= Provided records =
>>
[config.mk]
export PLATFORM = sky130hd
export DESIGN_NAME = murmur3_32_stream_hash_flat
export DESIGN_NICKNAME = d
export VERILOG_FILES = /design/src/design/mm3_pkg.sv /design/src/design/mm3_in_if.sv /design/src/design/mm3_out_if.sv /design/src/design/murmur3_32_stream_hash.sv /design/src/design/mm3_front.sv /design/src/design/mm3_queue.sv /design/src/design/mm3_back.sv /design/src/flat_wrapper.sv
export SDC_FILE = /design/constraint.sdc
export NUM_CORES = 2
export LEC_CHECK = 0
export ABC_AREA = 1
export BUFFER_PORTS_ARGS = -buffer_cell sky130_fd_sc_hd__buf_4
export CAP_MARGIN = 20
export CORE_ASPECT_RATIO = 0.6
export CORE_MARGIN = 5
export CORE_UTILIZATION = 45
export DETAILED_ROUTE_END_ITERATION = 10
export GPL_TIMING_DRIVEN = 1
export PLACE_DENSITY = 0.7
export SYNTH_ARGS = -nofsm -noshare
export SYNTH_HDL_FRONTEND = slang
export SYNTH_SLANG_ARGS = --single-unit
[constraint.sdc]
create_clock -name clk -period 8.9 [get_ports clk]
set_input_delay 1.78 -clock clk [delete_from_list [all_inputs] [get_ports clk]]
set_output_delay 1.78 -clock clk [all_outputs]
set_load 0.03 [all_outputs]
[src/design/mm3_pkg.sv]
`timescale 1ns / 1ps

package mm3_pkg;

  // Body mixing constants
  localparam logic [31:0] MIX_C1   = 32'hcc9e2d51;
  localparam logic [31:0] MIX_C2   = 32'h1b873593;
  localparam logic [31:0] STEP_ADD = 32'he6546b64;

  // Finalizer constants
  localparam logic [31:0] FIN_M1 = 32'h85ebca6b;
  localparam logic [31:0] FIN_M2 = 32'hc2b2ae35;

  // Byte counts of one word
  localparam logic [2:0] BYTES_NONE = 3'd0;
  localparam logic [2:0] BYTES_ONE  = 3'd1;
  localparam logic [2:0] BYTES_TWO  = 3'd2;
  localparam logic [2:0] BYTES_3    = 3'd3;
  localparam logic [2:0] BYTES_FULL = 3'd4;

  // Queue between mixer and hash engine
  localparam int          Q_DEPTH = 4;
  localparam int          Q_PTR_W = $clog2(Q_DEPTH);
  localparam int          Q_CNT_W = $clog2(Q_DEPTH + 1);
  localparam logic [Q_CNT_W-1:0] Q_FULL = Q_CNT_W'(Q_DEPTH);

  // Mixed word as it leaves the front part
  typedef struct packed {
    logic [31:0] k;
    logic [2:0]  count;
    logic        last;
  } mix_item_t;

  function automatic logic [31:0] rotl15(input logic [31:0] v);
    rotl15 = {v[16:0], v[31:17]};
  endfunction

  function automatic logic [31:0] rotl13(input logic [31:0] v);
    rotl13 = {v[18:0], v[31:19]};
  endfunction

endpackage

[src/design/mm3_in_if.sv]
`timescale 1ns / 1ps

interface mm3_in_if;
  logic        valid;
  logic        ready;
  logic [31:0] word;
  logic [2:0]  byte_count;
  logic        last;

  modport source (output valid, output word, output byte_count, output last, input ready);
  modport sink (input valid, input word, input byte_count, input last, output ready);
endinterface

[src/design/mm3_out_if.sv]
`timescale 1ns / 1ps

interface mm3_out_if;
  logic        valid;
  logic        ready;
  logic [31:0] hash;

  modport source (output valid, output hash, input ready);
  modport sink (input valid, input hash, output ready);
endinterface

[src/design/murmur3_32_stream_hash.sv]
`timescale 1ns / 1ps
// Path of the last item of a key to its result: first mixer multiply at the transfer edge,
//   then second mixer multiply, queue write, hash update, two finalizer multiply stages and
//   the output register, each registered; back-pressure can stall any of them.
// Throughput: one item per cycle unless stalled; only the shift-add hash update recurs.
// The 4-entry queue lets the mixer keep taking items while the result side is stalled.
// Reset (rst_n low, synchronous): seed clears to zero, no key is open, all stages empty.

module murmur3_32_stream_hash (
  input  logic        clk,
  input  logic        rst_n,
  mm3_in_if.sink      in_ch,
  mm3_out_if.source   out_ch,
  input  logic        cfg_we,
  input  logic [31:0] cfg_wdata
);

  logic [31:0]        seed_val_r;
  logic               q_in_valid, q_in_ready;
  mm3_pkg::mix_item_t q_in_item;
  logic               q_out_valid, q_out_ready;
  mm3_pkg::mix_item_t q_out_item;

  // Seed register
  always_ff @(posedge clk) begin
    if (!rst_n) begin
      seed_val_r <= 32'h0;
    end else if (cfg_we) begin
      seed_val_r <= cfg_wdata;
    end
  end

  mm3_front u_front (
    .clk        (clk),
    .rst_n      (rst_n),
    .in_ch      (in_ch),
    .push_valid (q_in_valid),
    .push_ready (q_in_ready),
    .push_item  (q_in_item)
  );

  mm3_queue u_queue (
    .clk        (clk),
    .rst_n      (rst_n),
    .push_valid (q_in_valid),
    .push_ready (q_in_ready),
    .push_item  (q_in_item),
    .pop_valid  (q_out_valid),
    .pop_ready  (q_out_ready),
    .pop_item   (q_out_item)
  );

  mm3_back u_back (
    .clk       (clk),
    .rst_n     (rst_n),
    .seed      (seed_val_r),
    .pop_valid (q_out_valid),
    .pop_ready (q_out_ready),
    .pop_item  (q_out_item),
    .out_ch    (out_ch)
  );

endmodule

[src/design/mm3_front.sv]
`timescale 1ns / 1ps

module mm3_front (
  input  logic                clk,
  input  logic                rst_n,
  mm3_in_if.sink              in_ch,
  output logic                push_valid,
  input  logic                push_ready,
  output mm3_pkg::mix_item_t  push_item
);

  logic              a_v_r, a_v_nxt;
  logic [31:0]       a_k_r;
  logic [2:0]        a_cnt_r;
  logic              a_last_r;
  logic              b_v_r, b_v_nxt;
  logic [31:0]       b_k_r;
  logic [2:0]        b_cnt_r;
  logic              b_last_r;
  logic              a_ready;
  logic              b_ready;
  logic [2:0]        cnt;
  logic [31:0]       masked;
  logic              in_xfer;

  // Stage handshakes: a stage moves when empty or when its content moves on
  assign b_ready      = !b_v_r || push_ready;
  assign a_ready      = !a_v_r || b_ready;
  assign in_ch.ready  = a_ready;
  assign in_xfer      = in_ch.valid && a_ready;

  // Normalize the count: only a last item may be short, and never above four
  always_comb begin
    if (!in_ch.last || in_ch.byte_count > mm3_pkg::BYTES_FULL) begin
      cnt = mm3_pkg::BYTES_FULL;
    end else begin
      cnt = in_ch.byte_count;
    end
  end

  // Drop bytes beyond the count
  always_comb begin
    case (cnt)
      mm3_pkg::BYTES_NONE: masked = 32'h0000_0000;
      mm3_pkg::BYTES_ONE:  masked = {24'h0, in_ch.word[7:0]};
      mm3_pkg::BYTES_TWO:  masked = {16'h0, in_ch.word[15:0]};
      mm3_pkg::BYTES_3:    masked = {8'h0, in_ch.word[23:0]};
      default:             masked = in_ch.word;
    endcase
  end

  assign a_v_nxt = a_ready ? in_ch.valid : a_v_r;
  assign b_v_nxt = b_ready ? a_v_r : b_v_r;

  // Valid bits
  always_ff @(posedge clk) begin
    if (!rst_n) begin
      a_v_r <= 1'b0;
      b_v_r <= 1'b0;
    end else begin
      a_v_r <= a_v_nxt;
      b_v_r <= b_v_nxt;
    end
  end

  // First multiply
  always_ff @(posedge clk) begin
    if (in_xfer) begin
      a_k_r    <= masked * mm3_pkg::MIX_C1;
      a_cnt_r  <= cnt;
      a_last_r <= in_ch.last;
    end
  end

  // Rotate and second multiply
  always_ff @(posedge clk) begin
    if (a_v_r && b_ready) begin
      b_k_r    <= mm3_pkg::rotl15(a_k_r) * mm3_pkg::MIX_C2;
      b_cnt_r  <= a_cnt_r;
      b_last_r <= a_last_r;
    end
  end

  assign push_valid      = b_v_r;
  assign push_item.k     = b_k_r;
  assign push_item.count = b_cnt_r;
  assign push_item.last  = b_last_r;

endmodule

[src/design/mm3_queue.sv]
`timescale 1ns / 1ps

module mm3_queue (
  input  logic                clk,
  input  logic                rst_n,
  input  logic                push_valid,
  output logic                push_ready,
  input  mm3_pkg::mix_item_t  push_item,
  output logic                pop_valid,
  input  logic                pop_ready,
  output mm3_pkg::mix_item_t  pop_item
);

  mm3_pkg::mix_item_t               mem_r [mm3_pkg::Q_DEPTH];
  logic [mm3_pkg::Q_PTR_W-1:0]      wr_ptr_r, wr_ptr_nxt;
  logic [mm3_pkg::Q_PTR_W-1:0]      rd_ptr_r, rd_ptr_nxt;
  logic [mm3_pkg::Q_CNT_W-1:0]      cnt_r, cnt_nxt;
  logic                             push;
  logic                             pop;

  assign push_ready = (cnt_r != mm3_pkg::Q_FULL);
  assign pop_valid  = (cnt_r != '0);
  assign push       = push_valid && push_ready;
  assign pop        = pop_valid && pop_ready;
  assign pop_item   = mem_r[rd_ptr_r];

  // Advance pointers and fill count
  always_comb begin
    wr_ptr_nxt = push ? wr_ptr_r + 1'b1 : wr_ptr_r;
    rd_ptr_nxt = pop ? rd_ptr_r + 1'b1 : rd_ptr_r;
    cnt_nxt    = cnt_r;
    if (push && !pop) begin
      cnt_nxt = cnt_r + 1'b1;
    end else if (pop && !push) begin
      cnt_nxt = cnt_r - 1'b1;
    end
  end

  always_ff @(posedge clk) begin
    if (!rst_n) begin
      wr_ptr_r <= '0;
      rd_ptr_r <= '0;
      cnt_r    <= '0;
    end else begin
      wr_ptr_r <= wr_ptr_nxt;
      rd_ptr_r <= rd_ptr_nxt;
      cnt_r    <= cnt_nxt;
    end
  end

  // Store the entry
  always_ff @(posedge clk) begin
    if (push) begin
      mem_r[wr_ptr_r] <= push_item;
    end
  end

  a_no_overfill: assert property (@(posedge clk) disable iff (!rst_n)
    cnt_r == mm3_pkg::Q_FULL |-> !push)
    else $error("queue written while full");

  a_count_track: assert property (@(posedge clk) disable iff (!rst_n)
    push && !pop |=> cnt_r != '0)
    else $error("queue count lost a transfer");

endmodule

[src/design/mm3_back.sv]
`timescale 1ns / 1ps

module mm3_back (
  input  logic                clk,
  input  logic                rst_n,
  input  logic [31:0]         seed,
  input  logic                pop_valid,
  output logic                pop_ready,
  input  mm3_pkg::mix_item_t  pop_item,
  mm3_out_if.source           out_ch
);

  logic        open_r, open_nxt;
  logic [31:0] h_r;
  logic [31:0] tot_r;
  logic        f0_v_r, f0_v_nxt;
  logic [31:0] f0_r;
  logic        f1_v_r, f1_v_nxt;
  logic [31:0] f1_r;
  logic        f2_v_r, f2_v_nxt;
  logic [31:0] f2_r;
  logic        o_v_r, o_v_nxt;
  logic [31:0] o_r;
  logic        o_ready, f2_ready, f1_ready, f0_ready;
  logic        pop;
  logic [31:0] h_base, t_base, hx, hr, h_new, t_new;
  logic [31:0] f0_s, f1_s, f2_s;

  // Finalizer stage handshakes
  assign o_ready  = !o_v_r || out_ch.ready;
  assign f2_ready = !f2_v_r || o_ready;
  assign f1_ready = !f1_v_r || f2_ready;
  assign f0_ready = !f0_v_r || f1_ready;

  // Hold a last item until the finalizer has room
  assign pop_ready = !pop_item.last || f0_ready;
  assign pop       = pop_valid && pop_ready;

  // Hash update: a new key starts from the seed
  always_comb begin
    h_base = open_r ? h_r : seed;
    t_base = open_r ? tot_r : 32'h0;
    hx     = h_base ^ pop_item.k;
    hr     = mm3_pkg::rotl13(hx);
    if (pop_item.count == mm3_pkg::BYTES_FULL) begin
      h_new = {hr[29:0], 2'b00} + hr + mm3_pkg::STEP_ADD;
    end else begin
      h_new = hx;
    end
    t_new = t_base + {29'h0, pop_item.count};
  end

  assign open_nxt = pop ? !pop_item.last : open_r;
  assign f0_v_nxt = f0_ready ? (pop && pop_item.last) : f0_v_r;
  assign f1_v_nxt = f1_ready ? f0_v_r : f1_v_r;
  assign f2_v_nxt = f2_ready ? f1_v_r : f2_v_r;
  assign o_v_nxt  = o_ready ? f2_v_r : o_v_r;

  // Control state
  always_ff @(posedge clk) begin
    if (!rst_n) begin
      open_r <= 1'b0;
      f0_v_r <= 1'b0;
      f1_v_r <= 1'b0;
      f2_v_r <= 1'b0;
      o_v_r  <= 1'b0;
    end else begin
      open_r <= open_nxt;
      f0_v_r <= f0_v_nxt;
      f1_v_r <= f1_v_nxt;
      f2_v_r <= f2_v_nxt;
      o_v_r  <= o_v_nxt;
    end
  end

  // Running hash and length
  always_ff @(posedge clk) begin
    if (pop) begin
      h_r   <= h_new;
      tot_r <= t_new;
    end
  end

  // Finalizer data path
  assign f0_s = f0_r ^ {16'h0, f0_r[31:16]};
  assign f1_s = f1_r ^ {13'h0, f1_r[31:13]};
  assign f2_s = f2_r ^ {16'h0, f2_r[31:16]};

  always_ff @(posedge clk) begin
    if (pop && pop_item.last && f0_ready) begin
      f0_r <= h_new ^ t_new;
    end
    if (f0_v_r && f1_ready) begin
      f1_r <= f0_s * mm3_pkg::FIN_M1;
    end
    if (f1_v_r && f2_ready) begin
      f2_r <= f1_s * mm3_pkg::FIN_M2;
    end
    if (f2_v_r && o_ready) begin
      o_r <= f2_s;
    end
  end

  assign out_ch.valid = o_v_r;
  assign out_ch.hash  = o_r;

  a_last_enters_fin: assert property (@(posedge clk) disable iff (!rst_n)
    pop && pop_item.last |=> f0_v_r)
    else $error("last item did not enter the finalizer");

  a_key_closes_on_last: assert property (@(posedge clk) disable iff (!rst_n)
    $fell(open_r) && $past(rst_n) |-> $past(pop && pop_item.last))
    else $error("key closed without a last item");

endmodule
[src/flat_wrapper.sv]
// flat-port wrapper written by rule: the top's interface ports become plain ports
module murmur3_32_stream_hash_flat 
  (clk, rst_n, cfg_we, cfg_wdata, in_ch_valid, in_ch_word, in_ch_byte_count, in_ch_last, in_ch_ready, out_ch_valid, out_ch_hash, out_ch_ready);
  mm3_in_if in_ch_i ();
  mm3_out_if out_ch_i ();
  input  logic clk;
  input  logic rst_n;
  input  logic cfg_we;
  input  logic [31:0] cfg_wdata;
  input wire logic [$bits(in_ch_i.valid)-1:0] in_ch_valid;
  input wire logic [$bits(in_ch_i.word)-1:0] in_ch_word;
  input wire logic [$bits(in_ch_i.byte_count)-1:0] in_ch_byte_count;
  input wire logic [$bits(in_ch_i.last)-1:0] in_ch_last;
  output wire logic [$bits(in_ch_i.ready)-1:0] in_ch_ready;
  output wire logic [$bits(out_ch_i.valid)-1:0] out_ch_valid;
  output wire logic [$bits(out_ch_i.hash)-1:0] out_ch_hash;
  input wire logic [$bits(out_ch_i.ready)-1:0] out_ch_ready;
  assign in_ch_i.valid = in_ch_valid;
  assign in_ch_i.word = in_ch_word;
  assign in_ch_i.byte_count = in_ch_byte_count;
  assign in_ch_i.last = in_ch_last;
  assign in_ch_ready = in_ch_i.ready;
  assign out_ch_valid = out_ch_i.valid;
  assign out_ch_hash = out_ch_i.hash;
  assign out_ch_i.ready = out_ch_ready;
  murmur3_32_stream_hash u_core (.clk(clk), .rst_n(rst_n), .in_ch(in_ch_i), .out_ch(out_ch_i), .cfg_we(cfg_we), .cfg_wdata(cfg_wdata));
endmodule
== After elaboration in Yosys (flattened, before gate mapping) ==
Memories as Yosys holds them, arrays and structs flattened. A register that Yosys moved wholly into a read port is not among the register bits.
Index checks and enable logic that the tools add are counted.
Word-level totals
  input port bits: 73
  register bits: 310
  output and inout port bits: 34
  memories kept: 1
  RAM bits: 144
  logic and storage cells: 89
Memory list
  u_core.u_queue.mem_r: depth 4, bits a word 36, rd ports 1, clocked after Yosys merged registers in 1, write ports 1, line mm3_queue.sv:14  | mm3_pkg::mix_item_t mem_r [mm3_pkg::Q_DEPTH];
Cells by class
  add/sub/neg operators: 7
  reductions and logical operators: 32
  magnitude comparators: 1
  mux-type cells: 11
  bitwise logic cells: 5
  equality and inequality tests: 5
  multiply operators: 4
Operators with widths (count)
  $pmux 32 s4: 1
  $mux 32: 3
  $mul 32x31->32 const B: 2
  $xor 32x16->32: 2
  $xor 32x32->32: 2
  $add 32x3->32: 1
  $add 32x32->32: 1
  $add 32x32->32 const B: 1
  $mul 32x29->32 const B: 1
  $mul 32x32->32 const B: 1
  $xor 32x19->32: 1
  $logic_and 1x1->1: 11
  $logic_not 1->1: 10
  $mux 3: 3
  $logic_or 1x1->1: 8
  $eq 3x2->1 const B: 2
  $add 2x1->2 const B: 2
  $mux 2: 2
  $add 3x1->3 const B: 1
  $eq 3x1->1 const B: 1
  $eq 3x3->1 const B: 1
  $gt 3x3->1 const B: 1
  $logic_not 3->1: 1
  $ne 3x3->1 const B: 1
  other kinds (4): 5

== Depth between registers and ports, before layout ==
  word-level depth: 10
  gate-level depth with buffers: 39

== By module ==
From an unflattened synthesis, not the netlist that was laid out.
Unflattened totals
  cells, all modules: 5888
  area, all modules: 55954.9 sq um
By module, submodules not included
  mm3_back: cells each 3268, area each 29633.4 sq um, times used 1, sequential area each 5865.6 sq um
  mm3_front: cells each 2002, area each 19088.3 sq um, times used 1, sequential area each 2202.1 sq um
  mm3_queue: cells each 416, area each 5898.2 sq um, times used 1, sequential area each 4504.3 sq um
  murmur3_32_stream_hash: cells each 202, area each 1335.0 sq um, times used 1, sequential area each 640.6 sq um

== Worst setup path before layout ==
No wires, ideal clock.
  kind: input to register
  start point: input port in_ch_last
  end point: register u_core.u_front.a_k_r[25], data pin
  path buffers: 1
  stages on the path: 29
  data required time: 8.648 ns
  setup slack: 1.316 ns
  arrival: 7.331 ns
  setup time: 0.252 ns
  path through: inv_1 > nor2_2 > nand2_1 > buf_2 > nor2_4 > inv_1 > nand2_1 > nor2_1 > nor2_1 > inv_1 > fa_1 > fa_1 > fa_1 > inv_1 > fa_1 > inv_1 > fa_1 > inv_1 > fa_1 > ha_1 > ha_1 > a21oi_1 > o21ai_0 > a21oi_1 > o21ai_0 > a21oi_1 > inv_1 > nand2_1 > nand2_1
On the way
  longest elaborated chain between the ends: 6
Ends and longest elaborated chain
  start: declaration: line flat_wrapper.sv:13  | input wire logic [$bits(in_ch_i.last)-1:0] in_ch_last;
  $logic_not 1->1 (*): line mm3_front.sv:34  | if (!in_ch.last || in_ch.byte_count > mm3_pkg::BYTES_FULL) begin
  $logic_or 1x1->1 (*): line mm3_front.sv:34
  $mux 3 (*): line mm3_front.sv:34
  $eq 3x2->1, or another cell as far along: line mm3_front.sv:43  | case (cnt)
  $pmux 32 s4 (*): line mm3_front.sv:43
  $mul 32x31->32 (*): line mm3_front.sv:69  | a_k_r <= masked * mm3_pkg::MIX_C1;
  end signal: assignment: line mm3_front.sv:69
  end: declaration: line mm3_front.sv:13  | logic [31:0] a_k_r;
Every way passes the cells marked *; elsewhere a longest branch is shown, timed or not.
A chain may end at the register's enable or synchronous reset.

== Worst setup path in the final report ==
  start point: register u_core.u_back.f0_r[22]
  end point: register u_core.u_back.f1_r[28], data pin
On the way
  longest elaborated chain between the ends: 2
Ends and longest elaborated chain
  start: declaration: line mm3_back.sv:17  | logic [31:0] f0_r;
  start signal: assignment: line mm3_back.sv:91  | f0_r <= h_new ^ t_new;
  $xor 32x16->32: line mm3_back.sv:85  | assign f0_s = f0_r ^ {16'h0, f0_r[31:16]};
  $mul 32x32->32: line mm3_back.sv:94  | f1_r <= f0_s * mm3_pkg::FIN_M1;
  end signal: assignment: line mm3_back.sv:94
  end: declaration: line mm3_back.sv:19  | logic [31:0] f1_r;
No other way between the ends.

==> summary.md <==
| Metric | Value |
|---|---|
| Fin crit period | `8103 ps` |
| Root Driver | `clkbuf_16` |
| Die width | `465.4 um` |
| Ys flop type | `edfxtp_1` |
| CP endpoint kind | `register` |
| Ports | `107` |
| Slew Limit Fails | `0` |
| Vias | `40.13k` |
| Post-route ant nets | `0` |
| Pre-antenna DRT Iters | `6` |
| TNS Setup | `0 ps` |
| Clock Skew | `31.26 ps` |
| Critical path cell sequence | `xnor2_1 > fa_1 > fa_1 > inv_1 > fa_1 > ha_1 > inv_1 > fa_1 > inv_1 > fa_1 > fa_1 > inv_1 > fa_1 > inv_1 > ha_1 > nand2_1 > nor3_1 > nand4_1 > nand3_1 > nand2_1 > nand2_1 > nand2_1 > nand3_1 > nand2_1` |
| HPWL after DPL | `142600 um` |
| CTS tree | `built` |
| Worst Setup Path Type | `register to register` |
| Hold crit path type | `register to register` |
| Crit path required time | `9260 ps` |
| Hold-fix buffers, CTS | `0` |
| Slew headroom | `0.2775` |
| Netlist cell types | `60` |
| GR Overflow Total | `0` |
| Clk slew on worst S/H paths | `70 ps` |
| Worst path max stage delay | `800 ps` |
| Final WL | `164700 um` |
| CP Launch Type | `register` |
| Initial Utilization | `0.4524` |
| Async S/R FF share, synth | `0` |
| Post-Syn Instances | `5862` |
| Postcts setup bufs | `0` |
| Fmax | `0.1234 GHz` |
| Number of global-route vias before repair | `40.00k` |
| DR vias/cell | `5.230` |
| Die Span Y | `283.2 um` |
| Initial antenna violation count | `5` |
| Status | `completed` |
| H-tree depth | `2` |
| Count of warnings emitted by yosys | `0` |
| WL met1 | `82310 um` |
| Final hold viol count | `0` |
| Buf/Inv on CP | `5` |
| CTS sink cnt | `456` |
| CTS buffer count | `46` |
| Post-CTS Resized | `0` |
| Row cnt | `100` |
| Period utilization | `0.9105` |
| Final setup vio count | `0` |
| Top sig layer | `met5` |
| First-pass GRT wire length | `250700 um` |
| DRC violations left | `0` |
| Met2 wire length | `59040 um` |
| Commonest non-fill, non-tap cell in the layout | `inv_1` |
| Max clock buf depth | `3` |
| RSZ-0062 raised after global routing | `false` |
| Largest fanout on the critical path | `6` |
| Clk Latency, worst-skew pair | `610 ps` |
| Area Growth Syn to Fin | `7.813%` |
| Mapped Avg Cell Area | `9.551 um2` |
| Inserted Diodes | `0` |
| Ratio of cells with drive above 1 in the final layout | `0.04900` |
| Register area share after synthesis | `0.2360` |
| Iteration-0 DRC Markers | `4139` |
| Worst-Margin Slew | `1080 ps` |
| IO Port Bufs | `106` |
| Slowest library cell on the worst path | `nor3_1` |
| Largest net degree at the start of global routing | `75` |
| Core area | `0.1237 mm2` |
| Synthesized area | `0.05599 mm2` |
| Crit-path most repeated cell | `fa_1` |
| Final nets | `7639` |
| Largest delay share family, worst path | `adder cells` |
| Max_cap viols | `0` |
| Synth Register Bits | `456` |
| Commonest cells after routing, fill and taps aside | `1543 x inv_1, 841 x nand2_1, 828 x ha_1` |
| Number of synthesized flops with an enable pin | `408` |
| Synth Net Count | `7495` |
| Critical Path AT | `8460 ps` |
| Die Footprint | `0.1318 mm2` |
| Placer congestion estimate | `1.018` |
| Wirelength per Cell | `21.47 um` |
| Routed wl met3 | `21670 um` |
| Overall Global Routing Usage | `0.2514` |
## synthesized netlist by cell type (37+ instances only)
library cell	n	area share
ha_1	828	0.19
nand2_1	841	0.056
nand4_1	37	0.0041
nor2_1	292	0.020
edfxtp_1	408	0.22
inv_1	1544	0.10
dfxtp_1	48	0.017
nand3_1	195	0.017
fa_1	732	0.26
xnor2_1	104	0.016
xor2_1	164	0.026
a21oi_1	182	0.016
o21ai_0	153	0.014
## routing by layer
layer,vias up,GRT usage
li1,18560,-
met1,19750,0.4140
met2,1715,0.3135
met3,101,0.09374
met4,4,0.02682
met5,-,0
<<
= Exercise prompt =
Search the data above for the string "second" and copy each line that has it.

= Output for this task =
//   then second mixer multiply, queue write, hash update, two finalizer multiply stages and
  // Rotate and second multiply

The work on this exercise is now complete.